The military situation was desperate. Gul told them, “A Soviet helicopter unit has established on a plain a base that controls this region. Their engineers are now building an airstrip to allow MIG fighters to refuel and Antonov transports to fly in supplies. If they get that airstrip completed and fortified, they will be able to drive every Afghan rebel from this whole area and use it as a stepping-stone to put pressure on other places inaccessible to them up to now. It’s not just my turf that is in danger here—though that’s an important propaganda element in it for both sides—it’s the question of whether this entire part of Afghanistan can successfully resist the Soviet war machine or whether it will crumble and be ground under. If we go under, no one can hope to hold out. If we succeed, everyone will gain hope from our example and fight all the harder.”

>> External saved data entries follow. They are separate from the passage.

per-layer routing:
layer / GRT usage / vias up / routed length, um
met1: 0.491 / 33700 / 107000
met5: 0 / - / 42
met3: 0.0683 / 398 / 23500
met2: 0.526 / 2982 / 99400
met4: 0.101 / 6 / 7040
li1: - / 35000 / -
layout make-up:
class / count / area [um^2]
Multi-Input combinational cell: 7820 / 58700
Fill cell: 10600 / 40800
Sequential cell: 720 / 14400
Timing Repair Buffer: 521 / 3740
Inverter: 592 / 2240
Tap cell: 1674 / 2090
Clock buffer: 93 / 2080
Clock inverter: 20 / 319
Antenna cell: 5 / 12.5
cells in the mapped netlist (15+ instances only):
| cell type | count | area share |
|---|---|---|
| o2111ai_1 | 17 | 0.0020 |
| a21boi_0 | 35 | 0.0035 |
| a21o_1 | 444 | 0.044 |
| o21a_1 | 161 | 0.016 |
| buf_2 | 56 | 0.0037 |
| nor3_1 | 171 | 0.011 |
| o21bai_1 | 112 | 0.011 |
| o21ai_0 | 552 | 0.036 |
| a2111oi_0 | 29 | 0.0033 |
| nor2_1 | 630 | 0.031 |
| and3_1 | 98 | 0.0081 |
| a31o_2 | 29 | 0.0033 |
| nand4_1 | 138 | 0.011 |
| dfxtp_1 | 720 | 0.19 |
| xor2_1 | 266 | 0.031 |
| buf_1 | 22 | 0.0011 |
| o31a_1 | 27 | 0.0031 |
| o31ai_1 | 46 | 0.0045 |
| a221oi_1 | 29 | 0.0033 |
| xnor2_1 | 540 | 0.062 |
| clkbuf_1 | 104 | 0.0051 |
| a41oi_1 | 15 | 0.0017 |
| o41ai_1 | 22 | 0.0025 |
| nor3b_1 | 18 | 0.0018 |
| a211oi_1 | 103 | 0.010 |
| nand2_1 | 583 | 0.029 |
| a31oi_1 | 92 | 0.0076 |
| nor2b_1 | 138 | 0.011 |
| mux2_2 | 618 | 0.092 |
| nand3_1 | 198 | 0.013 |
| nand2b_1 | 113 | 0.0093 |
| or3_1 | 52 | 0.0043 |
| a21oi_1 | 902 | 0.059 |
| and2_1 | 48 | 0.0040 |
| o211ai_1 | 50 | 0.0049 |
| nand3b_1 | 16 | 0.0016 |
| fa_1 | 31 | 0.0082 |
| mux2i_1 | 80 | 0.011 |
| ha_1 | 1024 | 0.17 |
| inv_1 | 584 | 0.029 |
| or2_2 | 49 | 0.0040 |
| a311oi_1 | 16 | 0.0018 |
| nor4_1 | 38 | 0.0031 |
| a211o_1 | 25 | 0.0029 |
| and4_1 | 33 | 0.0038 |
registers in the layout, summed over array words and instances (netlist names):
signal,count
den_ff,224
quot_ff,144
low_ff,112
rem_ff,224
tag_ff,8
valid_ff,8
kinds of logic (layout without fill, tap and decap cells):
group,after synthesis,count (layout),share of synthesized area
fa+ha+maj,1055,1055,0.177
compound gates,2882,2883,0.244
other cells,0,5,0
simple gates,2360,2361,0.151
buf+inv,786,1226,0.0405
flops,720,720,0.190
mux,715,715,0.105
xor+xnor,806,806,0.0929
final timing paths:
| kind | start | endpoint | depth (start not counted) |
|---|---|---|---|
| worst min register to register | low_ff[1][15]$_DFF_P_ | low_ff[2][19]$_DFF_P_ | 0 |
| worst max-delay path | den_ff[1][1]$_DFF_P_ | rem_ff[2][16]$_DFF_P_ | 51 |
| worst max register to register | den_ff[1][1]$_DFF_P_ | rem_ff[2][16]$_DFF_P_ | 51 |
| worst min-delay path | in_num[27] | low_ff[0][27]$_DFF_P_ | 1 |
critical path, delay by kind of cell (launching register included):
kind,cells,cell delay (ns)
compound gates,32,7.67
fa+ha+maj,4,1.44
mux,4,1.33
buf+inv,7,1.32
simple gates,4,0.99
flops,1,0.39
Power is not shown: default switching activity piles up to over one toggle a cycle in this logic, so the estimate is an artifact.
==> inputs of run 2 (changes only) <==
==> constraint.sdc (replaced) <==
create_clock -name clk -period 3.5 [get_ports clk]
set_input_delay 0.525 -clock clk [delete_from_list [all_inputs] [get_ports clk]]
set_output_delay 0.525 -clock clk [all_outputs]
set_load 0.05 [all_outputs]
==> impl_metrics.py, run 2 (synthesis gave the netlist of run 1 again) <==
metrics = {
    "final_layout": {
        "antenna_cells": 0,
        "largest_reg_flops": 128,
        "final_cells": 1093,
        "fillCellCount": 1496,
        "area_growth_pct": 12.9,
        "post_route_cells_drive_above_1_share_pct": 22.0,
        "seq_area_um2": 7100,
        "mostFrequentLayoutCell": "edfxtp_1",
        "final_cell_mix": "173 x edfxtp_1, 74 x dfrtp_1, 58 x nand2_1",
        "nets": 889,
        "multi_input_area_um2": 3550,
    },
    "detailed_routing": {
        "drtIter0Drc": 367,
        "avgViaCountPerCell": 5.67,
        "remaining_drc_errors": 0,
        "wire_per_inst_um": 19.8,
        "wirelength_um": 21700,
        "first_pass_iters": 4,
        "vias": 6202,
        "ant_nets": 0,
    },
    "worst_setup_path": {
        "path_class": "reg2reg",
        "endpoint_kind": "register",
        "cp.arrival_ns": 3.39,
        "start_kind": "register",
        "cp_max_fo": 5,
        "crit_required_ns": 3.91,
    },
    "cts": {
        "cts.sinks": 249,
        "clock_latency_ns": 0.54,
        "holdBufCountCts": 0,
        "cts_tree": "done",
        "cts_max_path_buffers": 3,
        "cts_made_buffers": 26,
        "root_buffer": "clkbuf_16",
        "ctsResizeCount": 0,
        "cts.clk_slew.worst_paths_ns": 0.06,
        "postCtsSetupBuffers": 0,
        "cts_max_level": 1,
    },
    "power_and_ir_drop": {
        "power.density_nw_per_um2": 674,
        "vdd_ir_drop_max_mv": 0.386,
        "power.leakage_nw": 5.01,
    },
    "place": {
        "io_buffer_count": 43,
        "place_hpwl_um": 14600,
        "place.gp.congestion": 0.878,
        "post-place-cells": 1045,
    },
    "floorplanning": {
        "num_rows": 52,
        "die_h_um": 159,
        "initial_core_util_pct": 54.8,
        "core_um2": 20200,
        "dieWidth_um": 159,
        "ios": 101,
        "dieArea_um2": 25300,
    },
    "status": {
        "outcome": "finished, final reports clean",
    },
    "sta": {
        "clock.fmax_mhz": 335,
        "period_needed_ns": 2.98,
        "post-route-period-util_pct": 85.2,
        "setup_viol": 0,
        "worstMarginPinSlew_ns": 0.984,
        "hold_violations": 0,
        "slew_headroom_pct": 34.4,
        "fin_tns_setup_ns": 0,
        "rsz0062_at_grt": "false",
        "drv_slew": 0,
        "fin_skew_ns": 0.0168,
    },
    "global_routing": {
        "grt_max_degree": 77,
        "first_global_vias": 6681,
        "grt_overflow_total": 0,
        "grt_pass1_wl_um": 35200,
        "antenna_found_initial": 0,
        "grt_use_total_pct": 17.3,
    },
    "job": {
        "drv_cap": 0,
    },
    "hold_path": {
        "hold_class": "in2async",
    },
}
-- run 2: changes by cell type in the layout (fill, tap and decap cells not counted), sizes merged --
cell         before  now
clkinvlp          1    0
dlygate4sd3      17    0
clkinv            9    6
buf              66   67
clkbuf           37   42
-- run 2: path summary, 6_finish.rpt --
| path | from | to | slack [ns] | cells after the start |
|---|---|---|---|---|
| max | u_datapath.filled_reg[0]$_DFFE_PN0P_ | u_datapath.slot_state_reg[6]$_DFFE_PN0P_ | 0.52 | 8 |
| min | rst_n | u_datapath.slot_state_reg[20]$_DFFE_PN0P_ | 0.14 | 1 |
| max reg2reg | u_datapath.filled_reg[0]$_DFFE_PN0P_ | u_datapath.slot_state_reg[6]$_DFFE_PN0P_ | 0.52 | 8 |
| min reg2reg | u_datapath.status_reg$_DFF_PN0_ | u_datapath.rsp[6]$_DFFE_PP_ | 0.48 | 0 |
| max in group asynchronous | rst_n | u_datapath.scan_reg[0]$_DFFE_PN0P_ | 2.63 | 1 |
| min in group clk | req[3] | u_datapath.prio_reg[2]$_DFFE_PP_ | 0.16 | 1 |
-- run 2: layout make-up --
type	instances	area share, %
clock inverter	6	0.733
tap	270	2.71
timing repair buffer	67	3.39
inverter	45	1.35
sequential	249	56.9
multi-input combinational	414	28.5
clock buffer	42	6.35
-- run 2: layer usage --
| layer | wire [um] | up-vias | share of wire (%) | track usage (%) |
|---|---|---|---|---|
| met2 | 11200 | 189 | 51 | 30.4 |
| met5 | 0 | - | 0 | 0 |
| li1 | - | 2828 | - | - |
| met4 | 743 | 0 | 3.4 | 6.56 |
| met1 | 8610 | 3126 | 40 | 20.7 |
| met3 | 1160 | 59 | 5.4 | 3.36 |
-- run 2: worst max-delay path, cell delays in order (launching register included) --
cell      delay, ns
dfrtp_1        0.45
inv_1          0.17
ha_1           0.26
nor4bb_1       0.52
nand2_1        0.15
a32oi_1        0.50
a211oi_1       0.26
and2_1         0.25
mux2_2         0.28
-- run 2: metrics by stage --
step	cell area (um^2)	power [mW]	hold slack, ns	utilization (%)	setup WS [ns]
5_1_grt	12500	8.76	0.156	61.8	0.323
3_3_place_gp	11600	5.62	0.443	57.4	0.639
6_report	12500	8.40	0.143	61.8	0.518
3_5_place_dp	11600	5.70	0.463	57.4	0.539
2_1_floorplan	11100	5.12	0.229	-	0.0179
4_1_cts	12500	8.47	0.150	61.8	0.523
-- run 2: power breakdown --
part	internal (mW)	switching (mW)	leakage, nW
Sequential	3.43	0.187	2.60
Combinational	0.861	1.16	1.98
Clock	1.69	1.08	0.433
--- src/fp8cv_pkg.sv ---
// ----------------------------------------------------------------------------
// fp8cv_pkg
// Shared opcodes and constants for the FP8 E4M3 converter.
// ----------------------------------------------------------------------------
package fp8cv_pkg;

  typedef enum logic {
    OP_ENCODE = 1'b0,
    OP_DECODE = 1'b1
  } opcode_t;

  localparam logic [7:0]  FP8_NAN    = 8'h7F;
  localparam logic [7:0]  FP8_INF    = 8'h78;
  localparam logic [63:0] F64_QNAN   = 64'h7FF8000000000000;
  localparam logic [63:0] F64_INF    = 64'h7FF0000000000000;
  localparam logic [10:0] F64_EXP_MAX = 11'h7FF;

endpackage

“So we have to take out that Soviet base,” Winston concluded.
Gul Daoud looked at him with interest. “You’re here to fight?”
“No way,” Turner put in. “I’m here to keep these two suckers outta trouble.”
“We’ll go along and just watch,” Winston conceded.
The missiles had been unloaded and the asses set free to find grazing where they could. The big missiles, which made Gul Daoud’s eyes gleam, were eight DKZ-B free-flight projectiles, each a little more than six feet long and a hundred pounds in weight.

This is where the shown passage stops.